The Petruska Method: Memories of Mary



Mary in New Orleans, showing Ninth Ward children how

to plant a raised bed.

It’s summer and I just made my first batch of pickles of the year. That meant getting out the canner, which entailed boiling a lot of water, burning a lot of fingers and saying a lot of cuss words. All this reminded me of my adored friend Mary Petruska, who died in May.

Mary was a Manhattan loft artist who transplanted herself onto an old Wildwood farm in 2002. In New York, she had subsisted mainly on takeout food, but having transformed herself into a country mouse she wanted to do the thing properly so she planted tomatoes and enlisted a girlfriend to teach her how to can them.

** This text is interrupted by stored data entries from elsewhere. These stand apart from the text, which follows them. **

==> src/common/fp_pkg.sv <==
// single-precision field widths, exponent constants, field struct and word union
`default_nettype none

package fp_pkg;

  localparam int SIGN_W = 1;
  localparam int EXP_W  = 8;
  localparam int MANT_W = 23;
  localparam int WORD_W = SIGN_W + EXP_W + MANT_W;

  // inputs whose reciprocal lands in the subnormal range
  localparam logic [EXP_W-1:0] EXP_SUBNORM_HI = 8'd254;
  localparam logic [EXP_W-1:0] EXP_SUBNORM_LO = 8'd253;

  // result exponent bases, input exponent is subtracted from these
  localparam logic [EXP_W-1:0] EXP_RECIP_EXACT   = 8'd254;
  localparam logic [EXP_W-1:0] EXP_RECIP_ROUNDED = 8'd253;

  typedef struct packed {
    logic [SIGN_W-1:0] sign;
    logic [EXP_W-1:0]  exponent;
    logic [MANT_W-1:0] mantissa;
  } float_fields_t;

  typedef union packed {
    logic [WORD_W-1:0] raw;
    float_fields_t     f;
  } float_t;

endpackage

`default_nettype wire

==> src/common/recip_pkg.sv <==
// fixed-point datapath widths, shifts, pipeline state struct, seed function and latency
`default_nettype none

package recip_pkg;

  import fp_pkg::*;

  localparam int FIX_W         = 64;
  localparam int SEED_IDX_W    = 8;
  localparam int PROD_SHIFT    = 31;
  localparam int CORR_SHIFT    = 32;
  localparam int TARGET_LSB    = 8;
  localparam int RECIP_LATENCY = 4;

  typedef logic [FIX_W-1:0] fix_t;

  // state handed from one stage to the next
  typedef struct packed {
    logic   valid;
    float_t word;
    fix_t   x;
    fix_t   prod;
  } newton_state_t;

  // upper seed bits below the leading one of x0
  // seed(i) = floor(2^17 / (256 + i)) - 256, clamped to 255
  function automatic logic [SEED_IDX_W-1:0] seed_upper(input int unsigned idx);
    int unsigned num;
    int unsigned den;
    int unsigned q;
    num = 32'd1 << (2 * SEED_IDX_W + 1);
    den = (32'd1 << SEED_IDX_W) + idx;
    q   = num / den - (32'd1 << SEED_IDX_W);
    if (q > (32'd1 << SEED_IDX_W) - 1) begin
      q = (32'd1 << SEED_IDX_W) - 1;
    end
    return SEED_IDX_W'(q);
  endfunction

endpackage

`default_nettype wire

==> src/recip/recip_round_pack_stage.sv <==
// second newton correction, round to nearest even and result packing
`timescale 1ns/1ps
`default_nettype none

module recip_round_pack_stage
  import fp_pkg::*, recip_pkg::*;
(
  input  logic          clk,
  input  logic          reset,
  input  newton_state_t iter_state,
  output logic          out_valid,
  output float_t        out_word
);

  fix_t          x2;
  float_fields_t src;
  float_fields_t res;
  logic          ulp;
  logic          guard;
  logic          round;
  logic          sticky;
  logic          inc;
  logic          mant_zero;

  assign src = iter_state.word.f;
  assign x2  = (iter_state.x << 1) - ((iter_state.prod * iter_state.x) >> CORR_SHIFT);

  // grs just below the result lsb
  assign ulp    = x2[TARGET_LSB];
  assign guard  = x2[TARGET_LSB-1];
  assign round  = x2[TARGET_LSB-2];
  assign sticky = |x2[TARGET_LSB-3:0];
  assign inc    = guard & (round | sticky | ulp);

  assign mant_zero = (src.mantissa == '0);

  always_comb begin
    res.sign = src.sign;

    if (src.exponent == EXP_SUBNORM_HI) begin
      res.exponent = '0;
    end else if (mant_zero) begin
      res.exponent = EXP_RECIP_EXACT - src.exponent;
    end else begin
      res.exponent = EXP_RECIP_ROUNDED - src.exponent;
    end

    // subnormal results are truncated, one or two places down
    if (src.exponent == EXP_SUBNORM_HI) begin
      res.mantissa = x2[TARGET_LSB+2 +: MANT_W];
    end else if (src.exponent == EXP_SUBNORM_LO) begin
      res.mantissa = x2[TARGET_LSB+1 +: MANT_W];
    end else if (mant_zero) begin
      res.mantissa = '0;
    end else begin
      res.mantissa = x2[TARGET_LSB +: MANT_W] + MANT_W'(inc);
    end
  end

  always_ff @(posedge clk) begin
    if (reset) begin
      out_valid <= 1'b0;
    end else begin
      out_valid <= iter_state.valid;
    end
    out_word.f <= res;
  end

endmodule

`default_nettype wire

==> config.mk <==
export PLATFORM = sky130hd
export DESIGN_NAME = recip_round_pack_stage
export DESIGN_NICKNAME = d
export VERILOG_FILES = /design/src/common/fp_pkg.sv /design/src/common/recip_pkg.sv /design/src/recip/recip_round_pack_stage.sv
export SDC_FILE = /design/constraint.sdc
export NUM_CORES = 2
export LEC_CHECK = 0
export ABC_AREA = 1
export BUFFER_PORTS_ARGS = -buffer_cell sky130_fd_sc_hd__buf_2
export CORE_MARGIN = 10
export CORE_UTILIZATION = 50
export CTS_BUF_LIST = sky130_fd_sc_hd__clkbuf_8
export CTS_CLUSTER_SIZE = 40
export DETAILED_ROUTE_END_ITERATION = 10
export GPL_TIMING_DRIVEN = 0
export HOLD_SLACK_MARGIN = 0.06
export PLACE_DENSITY_LB_ADDON = 0.2
export SYNTH_ARGS = -nofsm -noshare
export SYNTH_HDL_FRONTEND = slang
export SYNTH_SLANG_ARGS = --single-unit
==> constraint.sdc <==
create_clock -name clk -period 15 [get_ports clk]
set_clock_uncertainty 0.15 [all_clocks]
set_input_delay 4.5 -clock clk [delete_from_list [all_inputs] [get_ports clk]]
set_output_delay 4.5 -clock clk [all_outputs]
set_load 0.02 [all_outputs]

Her friend took her into a steaming summer kitchen with all the hellish canning accoutrements—kettles of boiling water, pots of boiling tomatoes, hot jars and hot lids—and after one sweaty session and 10 scalded fingers Mary made her pronouncement with typical New York eloquence:

“F--k this s--t!”


Mary continued gardening—one of my favorite sartorial memories is of her out in the fields, leaning on a shovel and wearing an elastic-waist skirt she’d pulled up under her armpits for a dress —but instead of canning her tomatoes she just popped them whole, unblanched and unpeeled, into the freezer in plastic bags. Then, when she wanted to use them in cooking, she’d let them sit in their bag in cold water for 10 minutes, after which the skins peeled off easily.

I hadn’t known you could do that but it works fine. Of course, when you’re ready to cook, peeling and chopping the frozen tomatoes isn’t as convenient as pouring them out of a jar, but it’s faster on the front end and sometimes when I’m out of time I do it myself. I call it the F--k This S--t Technique, or, more family-friendlily, the Petruska Method.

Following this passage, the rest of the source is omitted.